Si las urnas confirman lo que anticipan las encuestas y Ayuso arrasa en las elecciones, el mayor perdedor del 4-M no será Gabilondo, tampoco Iglesias. Ni tan siquiera Pedro Sánchez. Será Iván Redondo quien sufra en sus carnes los sinsabores de la derrota.

El gurú del sanchismo, el hacedor de relatos sobre Su Persona, sabe que el peso de su poder en Moncloa pasa por lo que suceda en Madrid. Él, que se creyó maestro en la manipulación de las emociones populares, jamás pensó que podría sucumbir ante aquélla que, en un principio, consideró su rival más débil: Isabel Díaz Ayuso.

Su trayectoria profesional es la que lo ha llevado a cometer el mayor de los errores: creer que gestionar es algo aburrido e incapaz de levantar pasiones, que los principios en política no existen y que no hay mejor recurso para movilizar al electorado que la ideologización de la realidad y la llamada a las tripas.

Ayuso demostró a Madrid, a España y al mundo que existía una alternativa sanitaria a la estrategia medievalista impuesta por el consenso político y mediático. Que es posible conjugar salud, libertad y economía

Pero frente al político que adopta decisiones que sólo redundan en su propio interés o en el de su partido, Isabel ha demostrado que la política puede y debe ser otra cosa. En lo peor de la pandemia, con todas las huestes gubernamentales -y no pocas de su propio partido- afanadas en caricaturizarla, ella actuó contra corriente, asumiendo un enorme coste político y personal, adoptando medidas cuyos únicos beneficiarios eran, por una vez, los ciudadanos.

Tras tres meses de encierro domiciliario decretado por el Gobierno central, ésa a la que tildaban de loca demostró a Madrid, a España y al mundo que existía una alternativa sanitaria a la estrategia medievalista impuesta por el consenso político y mediático.
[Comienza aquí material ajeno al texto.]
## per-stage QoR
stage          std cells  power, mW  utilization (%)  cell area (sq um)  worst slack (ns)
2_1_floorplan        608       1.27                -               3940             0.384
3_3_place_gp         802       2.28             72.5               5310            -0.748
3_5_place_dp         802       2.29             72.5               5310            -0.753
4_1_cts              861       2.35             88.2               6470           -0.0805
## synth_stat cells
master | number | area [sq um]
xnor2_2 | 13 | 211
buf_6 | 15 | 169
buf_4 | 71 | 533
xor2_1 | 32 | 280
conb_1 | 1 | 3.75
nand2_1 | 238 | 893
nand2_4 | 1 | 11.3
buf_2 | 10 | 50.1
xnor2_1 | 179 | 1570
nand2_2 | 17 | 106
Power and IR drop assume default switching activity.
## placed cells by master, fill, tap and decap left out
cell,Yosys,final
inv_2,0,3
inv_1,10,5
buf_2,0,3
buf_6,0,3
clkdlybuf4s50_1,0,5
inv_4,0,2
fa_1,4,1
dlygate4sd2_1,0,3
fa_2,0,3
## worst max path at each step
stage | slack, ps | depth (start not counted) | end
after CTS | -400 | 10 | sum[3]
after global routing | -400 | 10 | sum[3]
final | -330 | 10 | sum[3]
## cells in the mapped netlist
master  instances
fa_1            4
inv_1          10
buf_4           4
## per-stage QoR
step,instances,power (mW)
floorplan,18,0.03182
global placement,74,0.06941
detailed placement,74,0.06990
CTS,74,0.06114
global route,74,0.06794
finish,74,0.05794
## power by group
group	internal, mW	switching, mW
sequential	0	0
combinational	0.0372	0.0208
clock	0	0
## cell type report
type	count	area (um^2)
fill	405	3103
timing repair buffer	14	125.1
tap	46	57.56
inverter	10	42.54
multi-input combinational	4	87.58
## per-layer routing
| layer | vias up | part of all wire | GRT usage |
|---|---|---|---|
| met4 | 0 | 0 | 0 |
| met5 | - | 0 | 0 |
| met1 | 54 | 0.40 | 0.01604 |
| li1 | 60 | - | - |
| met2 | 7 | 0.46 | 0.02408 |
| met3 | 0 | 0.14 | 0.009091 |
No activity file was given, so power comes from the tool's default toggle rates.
==> flow/run.sh <==
#!/bin/bash
# OpenROAD 26Q1-2900-gdf79404cd8, Yosys 0.63+post, stock flow scripts
make -C /OpenROAD-flow-scripts/flow DESIGN_CONFIG=/design/flow/config.mk WORK_HOME=/design/flow/orfs finish
==> flow/config.mk <==
export PLATFORM = sky130hd
export DESIGN_NAME = apb_master
export DESIGN_NICKNAME = apb_master
export VERILOG_FILES = /design/flow/design.v
export SDC_FILE = /design/flow/constraint.sdc
export NUM_CORES = 4
export LEC_CHECK = 1
export CORE_UTILIZATION = 50
==> flow/constraint.sdc <==
current_design apb_master

set clk_period 4.0
set clk_io_pct 0.2

create_clock -name clk0 -period $clk_period [get_ports {PCLK}]

set non_clock_inputs [all_inputs -no_clocks]
set_input_delay [expr $clk_period * $clk_io_pct] -clock clk0 $non_clock_inputs
set_output_delay [expr $clk_period * $clk_io_pct] -clock clk0 [all_outputs]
Que es posible conjugar salud, libertad y economía porque al virus no se le derrota a base de servidumbre y miseria.

Una gestión valiente e innovadora que ha emocionado más a la gran mayoría de los madrileños que la opereta -guionizada por Iván- de los sobres fascistas con balas y cuchillos. El gurú ha manejado el vodevil torpemente, puesto que todo el mundo ha visto que su final abrupto llegó no cuando cesaron las supuestas amenazas, sino en el preciso instante en el que Ayuso se convirtió en una de las destinatarias. La gente cada vez cree menos en las casualidades, Iván. Aunque hay que reconocer que tampoco ha jugado en su favor que se haya filtrado antes de la votación el secreto mejor guardado por Interior: que quienes lideraron las agresiones contra los asistentes al mitin de Vox en Vallecas eran miembros de la escolta informal del hasta hace poco vicepresidente, y ahora candidato a la Presidencia de la Comunidad de Madrid, Pablo Iglesias. A los lobos se les han caído las caretas de corderos sin que Iván haya podido hacer nada para evitarlo.
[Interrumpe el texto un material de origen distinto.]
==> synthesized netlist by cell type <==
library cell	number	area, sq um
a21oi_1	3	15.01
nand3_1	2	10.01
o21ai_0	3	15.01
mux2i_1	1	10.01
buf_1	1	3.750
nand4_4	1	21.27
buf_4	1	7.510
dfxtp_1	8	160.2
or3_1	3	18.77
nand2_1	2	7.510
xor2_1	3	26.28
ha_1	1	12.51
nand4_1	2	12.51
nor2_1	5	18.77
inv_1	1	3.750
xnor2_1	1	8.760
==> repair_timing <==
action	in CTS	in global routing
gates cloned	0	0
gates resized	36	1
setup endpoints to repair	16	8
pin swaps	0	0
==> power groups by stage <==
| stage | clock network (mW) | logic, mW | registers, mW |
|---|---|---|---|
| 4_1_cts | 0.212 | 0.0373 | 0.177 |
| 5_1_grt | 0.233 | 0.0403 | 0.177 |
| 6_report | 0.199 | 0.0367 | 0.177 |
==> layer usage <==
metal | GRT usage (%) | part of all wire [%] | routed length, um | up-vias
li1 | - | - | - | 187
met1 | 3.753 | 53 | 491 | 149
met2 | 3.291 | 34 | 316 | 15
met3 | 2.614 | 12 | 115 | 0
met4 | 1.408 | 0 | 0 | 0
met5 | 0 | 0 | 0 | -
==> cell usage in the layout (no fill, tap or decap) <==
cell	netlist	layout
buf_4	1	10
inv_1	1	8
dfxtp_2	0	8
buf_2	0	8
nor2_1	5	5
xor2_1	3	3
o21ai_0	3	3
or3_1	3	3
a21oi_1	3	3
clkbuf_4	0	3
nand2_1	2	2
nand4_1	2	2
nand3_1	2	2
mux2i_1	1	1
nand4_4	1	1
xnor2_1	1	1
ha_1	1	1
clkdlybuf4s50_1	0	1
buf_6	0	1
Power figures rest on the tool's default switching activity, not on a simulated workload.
==> flow/run.sh <==
#!/bin/bash
# OpenROAD 26Q1-2900-gdf79404cd8, Yosys 0.63+post, stock flow scripts
make -C /OpenROAD-flow-scripts/flow DESIGN_CONFIG=/design/flow/config.mk WORK_HOME=/design/flow/orfs finish
==> flow/config.mk <==
export PLATFORM = sky130hd
export DESIGN_NAME = ext_counter
export DESIGN_NICKNAME = ext_counter
export VERILOG_FILES = /design/flow/design.v
export SDC_FILE = /design/flow/constraint.sdc
export NUM_CORES = 4
export LEC_CHECK = 1
export CORE_AREA = 10 10 70 70
export DIE_AREA = 0 0 80 80
==> flow/constraint.sdc <==
current_design ext_counter

set clk_period 2.3
set clk_io_pct 0.2

create_clock -name clk0 -period $clk_period [get_ports {clk}]

set non_clock_inputs [all_inputs -no_clocks]
set_input_delay [expr $clk_period * $clk_io_pct] -clock clk0 $non_clock_inputs
set_output_delay [expr $clk_period * $clk_io_pct] -clock clk0 [all_outputs]
==> flow/run.sh <==
#!/bin/bash
# OpenROAD 26Q1-2900-gdf79404cd8, Yosys 0.63+post, stock flow scripts
make -C /OpenROAD-flow-scripts/flow DESIGN_CONFIG=/design/flow/config.mk WORK_HOME=/design/flow/orfs finish
==> flow/design.v <==
`timescale 1ns / 1ps
module Data_Memory(
    input CLK,
    input [31:0]Daddr,
    input [31:0]DataIn,
    input mRD,mWR,
    output reg [31:0]DataOut
    );
    reg [7:0]mem[255:0];
    integer i;
    initial begin
    for(i=0;i<256;i=i+1)
        mem[i]<=0;
    end
    always@(Daddr or mRD)
        begin
           if(mRD==1)
              begin
                DataOut[31:24] = mem[Daddr];  
                DataOut[23:16] = mem[Daddr+1];
                DataOut[15:8] = mem[Daddr+2];
                DataOut[7:0] = mem[Daddr+3];
              end    
        end
     always@(negedge CLK)
        begin
            if(mWR==1)
                begin
                   mem[Daddr] <= DataIn[31:24];
                   mem[Daddr+1] <= DataIn[23:16];
                   mem[Daddr+2] <= DataIn[15:8];
                   mem[Daddr+3] <= DataIn[7:0];
                end
        end
endmodule
==> flow/config.mk <==
export PLATFORM = sky130hd
export DESIGN_NAME = Data_Memory
export DESIGN_NICKNAME = Data_Memory
export VERILOG_FILES = /design/flow/design.v
export SDC_FILE = /design/flow/constraint.sdc
export NUM_CORES = 4
export LEC_CHECK = 1
export CORE_UTILIZATION = 30
==> flow/constraint.sdc <==
current_design Data_Memory

set clk_period 15.7
set clk_io_pct 0.2

create_clock -name clk0 -period $clk_period [get_ports {CLK}]

set non_clock_inputs [all_inputs -no_clocks]
set_input_delay [expr $clk_period * $clk_io_pct] -clock clk0 $non_clock_inputs
set_output_delay [expr $clk_period * $clk_io_pct] -clock clk0 [all_outputs]
==> impl_results.rst <==
Metrics
=======

.. list-table::
   :header-rows: 1

   * - Metric
     - Value
   * - Remaining max-slew budget at the tightest pin
     - roughly 4.7%
   * - Setup violations, final
     - 0
   * - Worst-case clock buffer depth
     - 4
   * - Via count normalized by instance count
     - approximately 6.6
   * - Power density normalized to cell area
     - around 86 mW/mm²
   * - Sum of net half-perimeters after detailed placement
     - 915.0 mm
   * - Register pins left without a clock
     - 32
   * - Mean area per synthesized cell
     - 10.98 µm²
   * - Ports placed on the boundary
     - between 90 and 100
   * - Ys cells
     - 18.53k
   * - Internal
     - roughly 12,000 µW
   * - Kind of end point of the critical path
     - flip-flop
   * - Clock root buffer
     - clkbuf_16
   * - Cell area after technology mapping
     - 0.2033 mm²
   * - Unique masters post-synth
     - between 80 and 90
   * - Highest fanout seen on the critical path
     - 23
   * - Area fraction in mux cells
     - between 40 and 50%
   * - Static Leak
     - slightly above 0.09 µW
   * - Util after Layout
     - a little over a third
   * - CTS buffer count
     - 285
   * - Design Power
     - slightly above 20,000 µW
   * - Layout overhead on the synthesized area
     - 18.37%
   * - Number of I/O port buffers
     - ~74
   * - Switching pwr
     - ~8400 µW
   * - Tally of OpenROAD warnings
     - around 1.1k
   * - XOR Share, Synth
     - less than 1%
   * - Simple-Gate Fraction of Synth Area
     - a little under a tenth
   * - Combinational family with the most area after synthesis
     - multiplexers
   * - Number of unconstrained endpoints
     - 64
   * - Number of synthesized register bits
     - about 2.1k
   * - DR WL/cell
     - 44.93 µm
   * - Detail Route Antenna Nets
     - 0
   * - Number of vias after detailed routing
     - just under 200k
   * - Combinational power share
     - between 20% and 30%
   * - Top cell excl fill/tap
     - mux2i_1
   * - Share of layout cells above drive strength 1
     - 31.01%
   * - Critical Path RT
     - about 8.5 ns
   * - Sw Ratio
     - 40.67%
   * - Post-synth tally of flip-flops with integrated enable
     - between 2k and 2.5k
   * - Adder-cell share of the synthesized area
     - less than 1%
   * - Row cnt
     - around 300
   * - Worst path arrival time
     - 7.83 ns
   * - Kind of launch point of the worst setup path
     - input pin
   * - FP Core Util
     - 30.10%
   * - Maximum ir drop on the vdd rail
     - roughly 0.000084 V
   * - Most frequent logic cells in the routed design
     - mux2i_1 (2,263), mux4_2 (2,201), nor2_1 (2,115)
   * - Path type of the worst setup path
     - input pin to flip-flop
   * - Pin slew with the least headroom to its limit
     - between 1 and 1.5 ns
   * - Result of the run
     - complete, no violations
   * - Total iterations of the first detailed-routing run
     - 8
   * - Die X
     - a little over 800 µm
   * - Yosys Warn Count
     - 1
   * - H-tree depth
     - 5
   * - Global-route wire length before repair
     - about 1700 mm
   * - Number of antenna violations at the first check in global routing
     - about 260
   * - Remaining global-route overflow
     - 0
   * - Hold WS
     - ~11 ns
   * - Main synth FF type
     - edfxtp_1
   * - Async SR Flop Fraction
     - 0%
   * - Yosys stat area
     - just over 0.2 mm²
   * - Portion of total power attributed to the clock network
     - a little over two fifths
   * - Initial DRC Count
     - 24.43k
   * - Type of the most critical hold path
     - input pin to flip-flop
   * - Gp weighted congestion
     - between 1 and 1.5
   * - Largest net degree at the start of global routing
     - 115
   * - Post-Synthesis Cells
     - approximately 19k
   * - Routed wire length
     - approximately 1300 mm
   * - Number of global-route vias before repair
     - between 150k and 200k
   * - CTS tree
     - yes
   * - Fin. max-slew vios
     - 0
   * - Area of the core region
     - just under 0.7 mm²
   * - Final number of hold-violating endpoints
     - 0
   * - Post-route DRC
     - 0
   * - Chip footprint
     - 0.6811 mm²
   * - Number of violations of the max-capacitance limit
     - 0
   * - Clock-pin transition on the worst setup and hold timing paths
     - roughly 0.04 ns
   * - Setup repair after global routing missed its margin
     - no
   * - Compound Share, Synth
     - around a tenth
   * - Post-CTS Repair Setup Buffers
     - 0
   * - Hold buffers post-CTS
     - 0
   * - GRT Resource Usage Total
     - between 40% and 50%
   * - Die Span Y
     - ~830 µm
   * - Sequential fraction of design power
     - roughly 30%
   * - Post-CTS sizing
     - 0
-- routing by layer --
metal	routed length, µm	GRT usage (%)	part of all wire (%)
met1	419900	42.14	31
met2	524700	50.07	39
met3	256300	32.98	19
met4	137000	33.70	10
met5	6245	11.46	0.46
-- state kept, by name, summed over array words and instances (netlist names) --
register,cells
DataOut,32
mem,2048
-- power groups by stage --
stage	sequential, µW	combinational (µW)	clock (µW)
CTS	6260	5010	9160
global route	6250	5260	9770
finish	6270	5390	9090
-- synth_stat cells, types with 63 or more instances --
master | instances | share of area (%)
buf_2 | 624 | 1.5
nand3b_1 | 64 | 0.24
nand2_1 | 1034 | 1.9
a21oi_1 | 1779 | 4.4
nand3_1 | 679 | 1.7
mux2_2 | 1575 | 8.7
a211oi_1 | 544 | 2.0
a22oi_1 | 85 | 0.31
edfxtp_1 | 2048 | 30
mux2i_1 | 2267 | 11
nand4_1 | 147 | 0.45
mux4_2 | 2201 | 24
a31oi_1 | 107 | 0.33
nor3_1 | 206 | 0.51
nor2_1 | 2193 | 4.0
buf_1 | 140 | 0.26
a21o_1 | 514 | 1.9
nor3_2 | 63 | 0.31
a32oi_1 | 67 | 0.29
clkbuf_1 | 1562 | 2.9
buf_4 | 95 | 0.35
-- area by class of cell --
cell class                      count  area (µm²)
Timing Repair Buffer             1831       16670
Inverter                            7       30.03
Tap cell                         8968       11220
Multi-Input combinational cell  14002      132600
Fill cell                       65131      434900
Sequential cell                  2080       61980
Antenna cell                      465        1164
Clock inverter                   2275        9841
Clock buffer                      288        7207
-- cells by family (layout without fill, tap and decap cells) --
| group | after synthesis | count (layout) |
|---|---|---|
| fa+ha+maj | 9 | 9 |
| xor+xnor | 26 | 26 |
| latches | 32 | 32 |
| compound gates | 3411 | 3411 |
| other cells | 0 | 465 |
| mux | 6049 | 6049 |
| simple gates | 4507 | 4507 |
| buf+inv | 2443 | 4401 |
| flops | 2048 | 2048 |
-- final timing paths --
path / from / slack [ns] / cells after the start / to
worst min-delay path: DataIn[3] / 10.56 / 2 / mem[199][3]
worst max-delay path: Daddr[1] / 0.64 / 13 / mem[148][3]
-- worst max-delay path, cell delays in order --
cell	delay (ns)
buf_16	0.17
buf_4	0.45
inv_4	0.13
buf_4	0.25
ha_1	0.37
nand3b_1	0.40
xnor2_2	0.24
buf_4	0.41
nand2_1	0.62
nor2_1	0.42
buf_12	0.26
nand2_1	0.35
nand4_1	0.50
-- through the flow --
stage               TNS (ns)  cells  instance area [µm²]  worst slack [ns]
global route               0  29683               240100            0.6241
global placement      -3.681  26886               222500           -0.1704
detailed placement    -4.009  26886               222500           -0.1560
CTS                        0  29448               239500            0.8410
finish                     0  29916               240700            0.6421
floorplan                  0  18525               203300            0.9161
Power and IR drop assume default switching activity.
El franquismo y las lentejas

Ayuso tiene en su haber el anticiparse a muchas de las medidas que finalmente ha tenido que asumir el Ejecutivo tras intentar previamente ridiculizarlas. También el que Madrid lidere el crecimiento y la creación de empleo como consecuencia de haberse negado a implementar cierres y restricciones cuyo sustento científico cada vez es más cuestionado. Mientras la estrategia de la mayoría de los líderes autonómicos -heredera de la del sanchismo- ha consistido en imponer, cerrar y prohibir, la de la Comunidad de Madrid se ha centrado en adoptar medidas ponderadas en atención a la evolución sanitaria. I

Iván, henchido de poder, creyó que podía lograr que la opinión publica asociase estos logros con el fascismo. Pero parece que la ciencia de la politología no ha conseguido convencer a los ciudadanos de que el no impedirles llevarse un plato de lentejas a la mesa o percibir ingresos con los que poder pagar la hipoteca sea algo digno de ser considerado nazi, franquista o fascista. El seguir siendo autosuficientes podría haber resultado un reclamo más seductor para los madrileños que el señuelo del Estado protector, inclusivo, verde y con perspectiva de género que les ofrecía Iván. El 4-M puede ser la tumba de la política del eslogan y la propaganda, el final de la carrera de alguien que un día creyó ser el rey de los gurús. ¿Será Iván la cabeza de turco? Veremos.